YOUR INSTRUCTIONS ▸ Your answer should be the lines below from the one holding "CTS,0.0388,342" through the one holding "- Status: complete, no violations", copied exactly and with nothing else.

(Data extracted from a collection)
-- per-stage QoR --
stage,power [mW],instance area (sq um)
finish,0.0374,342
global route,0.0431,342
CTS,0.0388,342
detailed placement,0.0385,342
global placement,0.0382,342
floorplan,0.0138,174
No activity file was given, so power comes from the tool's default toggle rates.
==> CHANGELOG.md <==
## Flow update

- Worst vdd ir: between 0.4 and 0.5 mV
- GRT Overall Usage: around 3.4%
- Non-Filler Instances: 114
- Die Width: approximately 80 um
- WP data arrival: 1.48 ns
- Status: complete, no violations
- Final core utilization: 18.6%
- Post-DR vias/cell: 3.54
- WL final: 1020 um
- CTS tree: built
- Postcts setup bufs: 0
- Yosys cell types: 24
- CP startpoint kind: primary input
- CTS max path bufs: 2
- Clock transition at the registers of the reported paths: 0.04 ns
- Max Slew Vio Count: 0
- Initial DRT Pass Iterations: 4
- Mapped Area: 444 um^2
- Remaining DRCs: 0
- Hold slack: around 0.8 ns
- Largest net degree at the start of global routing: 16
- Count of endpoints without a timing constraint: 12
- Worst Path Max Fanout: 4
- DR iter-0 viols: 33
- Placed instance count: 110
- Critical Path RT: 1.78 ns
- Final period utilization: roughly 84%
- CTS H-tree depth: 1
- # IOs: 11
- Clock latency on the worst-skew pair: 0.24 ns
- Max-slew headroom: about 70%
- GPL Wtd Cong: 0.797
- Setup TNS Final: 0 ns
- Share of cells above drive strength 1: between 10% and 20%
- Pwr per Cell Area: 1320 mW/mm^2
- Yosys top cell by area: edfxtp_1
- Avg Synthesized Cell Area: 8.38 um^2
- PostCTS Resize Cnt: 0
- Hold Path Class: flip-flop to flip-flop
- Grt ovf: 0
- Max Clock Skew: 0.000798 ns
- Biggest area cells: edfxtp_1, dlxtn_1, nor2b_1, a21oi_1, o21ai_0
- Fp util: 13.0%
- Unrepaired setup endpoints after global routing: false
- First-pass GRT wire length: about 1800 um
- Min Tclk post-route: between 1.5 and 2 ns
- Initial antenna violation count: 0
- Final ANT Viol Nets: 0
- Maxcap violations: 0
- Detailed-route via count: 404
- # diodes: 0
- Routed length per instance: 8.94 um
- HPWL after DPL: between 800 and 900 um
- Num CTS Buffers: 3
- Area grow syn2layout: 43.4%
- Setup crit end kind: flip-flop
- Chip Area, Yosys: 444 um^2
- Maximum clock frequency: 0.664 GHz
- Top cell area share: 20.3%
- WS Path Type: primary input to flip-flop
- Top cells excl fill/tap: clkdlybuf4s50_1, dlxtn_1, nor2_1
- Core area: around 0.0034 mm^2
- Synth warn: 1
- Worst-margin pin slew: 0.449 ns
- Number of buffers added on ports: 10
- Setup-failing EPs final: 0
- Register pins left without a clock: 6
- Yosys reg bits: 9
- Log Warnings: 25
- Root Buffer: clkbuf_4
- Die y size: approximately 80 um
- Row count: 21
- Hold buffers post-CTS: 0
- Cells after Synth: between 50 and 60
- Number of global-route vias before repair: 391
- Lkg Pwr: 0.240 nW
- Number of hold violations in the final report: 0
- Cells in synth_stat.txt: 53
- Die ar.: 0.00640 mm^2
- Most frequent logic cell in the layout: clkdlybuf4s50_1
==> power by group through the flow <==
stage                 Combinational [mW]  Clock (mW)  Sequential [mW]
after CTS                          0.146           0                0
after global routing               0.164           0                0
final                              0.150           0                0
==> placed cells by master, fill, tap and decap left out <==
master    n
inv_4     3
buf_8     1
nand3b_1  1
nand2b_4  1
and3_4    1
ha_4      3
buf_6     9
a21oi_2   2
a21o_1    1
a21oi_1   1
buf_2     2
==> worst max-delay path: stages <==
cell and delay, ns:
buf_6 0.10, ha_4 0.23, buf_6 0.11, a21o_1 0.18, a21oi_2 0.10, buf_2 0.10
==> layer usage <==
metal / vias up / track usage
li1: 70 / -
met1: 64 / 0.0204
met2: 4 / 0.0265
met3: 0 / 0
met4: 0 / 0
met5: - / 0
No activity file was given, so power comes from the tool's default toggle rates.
**flow/run.sh**
```bash
#!/bin/bash
# OpenROAD 26Q1-2900-gdf79404cd8, Yosys 0.63+post, stock flow scripts
make -C /OpenROAD-flow-scripts/flow DESIGN_CONFIG=/design/flow/config.mk WORK_HOME=/design/flow/orfs finish
```
**flow/config.mk**
```make
export PLATFORM = sky130hd
export DESIGN_NAME = mux16to1
export DESIGN_NICKNAME = mux16to1
export VERILOG_FILES = /design/flow/design.v
export SDC_FILE = /design/flow/constraint.sdc
export NUM_CORES = 4
export LEC_CHECK = 1
export CORE_AREA = 10 10 70 70
export DIE_AREA = 0 0 80 80
```
**flow/constraint.sdc**
```tcl
current_design mux16to1

set clk_period 1.5
set clk_io_pct 0.2

create_clock -name clk0 -period $clk_period

set non_clock_inputs [all_inputs -no_clocks]
set_input_delay [expr $clk_period * $clk_io_pct] -clock clk0 $non_clock_inputs
set_output_delay [expr $clk_period * $clk_io_pct] -clock clk0 [all_outputs]
```
**flow/run.sh**
```bash
#!/bin/bash
# OpenROAD 26Q1-2900-gdf79404cd8, Yosys 0.63+post, stock flow scripts
make -C /OpenROAD-flow-scripts/flow DESIGN_CONFIG=/design/flow/config.mk WORK_HOME=/design/flow/orfs finish
```
**flow/config.mk**
```make
export PLATFORM = sky130hd
export DESIGN_NAME = hana_i2c_clk
export DESIGN_NICKNAME = hana_i2c_clk
export VERILOG_FILES = /design/flow/design.v
export SDC_FILE = /design/flow/constraint.sdc
export NUM_CORES = 4
export LEC_CHECK = 1
export CORE_AREA = 10 10 70 70
export DIE_AREA = 0 0 80 80
```
**flow/constraint.sdc**
```tcl
current_design hana_i2c_clk

set clk_period 1.8
set clk_io_pct 0.2

create_clock -name clk0 -period $clk_period [get_ports {clk_48m}]

set non_clock_inputs [all_inputs -no_clocks]
set_input_delay [expr $clk_period * $clk_io_pct] -clock clk0 $non_clock_inputs
set_output_delay [expr $clk_period * $clk_io_pct] -clock clk0 [all_outputs]
```
module add8(A,B,CIN,OUT,COUT);
input CIN;
input [7:0] A,B;
output [7:0] OUT;
output COUT;
wire [7:0] G,P;
wire g4_1, g8_5;
wire p4_1, p8_5;
wire c4;
GP GP1(A[3:0], B[3:0], G[3:0], P[3:0]);
GP GP2(A[7:4], B[7:4], G[7:4], P[7:4]);
Group_GP Group_GP1 (G[3:0], P[3:0], g4_1, p4_1);
Group_GP Group_GP2 (G[7:4], P[7:4], g8_5, p8_5);
assign c4= g4_1 | p4_1 & CIN;
assign COUT = g8_5 | p8_5 & c4;
PG_RCA PG_RCA1(G[3:0], P[3:0], OUT [3:0], CIN);
PG_RCA PG_RCA2(G[7:4], P[7:4], OUT [7:4], c4);
endmodule
$ cat /design/flow/run.sh
#!/bin/bash
# OpenROAD 26Q1-2900-gdf79404cd8, Yosys 0.63+post, stock flow scripts
make -C /OpenROAD-flow-scripts/flow DESIGN_CONFIG=/design/flow/config.mk WORK_HOME=/design/flow/orfs finish
$ cat /design/flow/config.mk
export PLATFORM = sky130hd
export DESIGN_NAME = add8
export DESIGN_NICKNAME = add8
export VERILOG_FILES = /design/flow/design.v
export SDC_FILE = /design/flow/constraint.sdc
export NUM_CORES = 4
export LEC_CHECK = 1
export CORE_AREA = 10 10 70 70
export DIE_AREA = 0 0 80 80
$ cat /design/flow/constraint.sdc
current_design add8

set clk_period 3.7
set clk_io_pct 0.2

create_clock -name clk0 -period $clk_period

set non_clock_inputs [all_inputs -no_clocks]
set_input_delay [expr $clk_period * $clk_io_pct] -clock clk0 $non_clock_inputs
set_output_delay [expr $clk_period * $clk_io_pct] -clock clk0 [all_outputs]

EXPECTED OUTPUT ▸
CTS,0.0388,342
detailed placement,0.0385,342
global placement,0.0382,342
floorplan,0.0138,174
No activity file was given, so power comes from the tool's default toggle rates.
==> CHANGELOG.md <==
## Flow update

- Worst vdd ir: between 0.4 and 0.5 mV
- GRT Overall Usage: around 3.4%
- Non-Filler Instances: 114
- Die Width: approximately 80 um
- WP data arrival: 1.48 ns
- Status: complete, no violations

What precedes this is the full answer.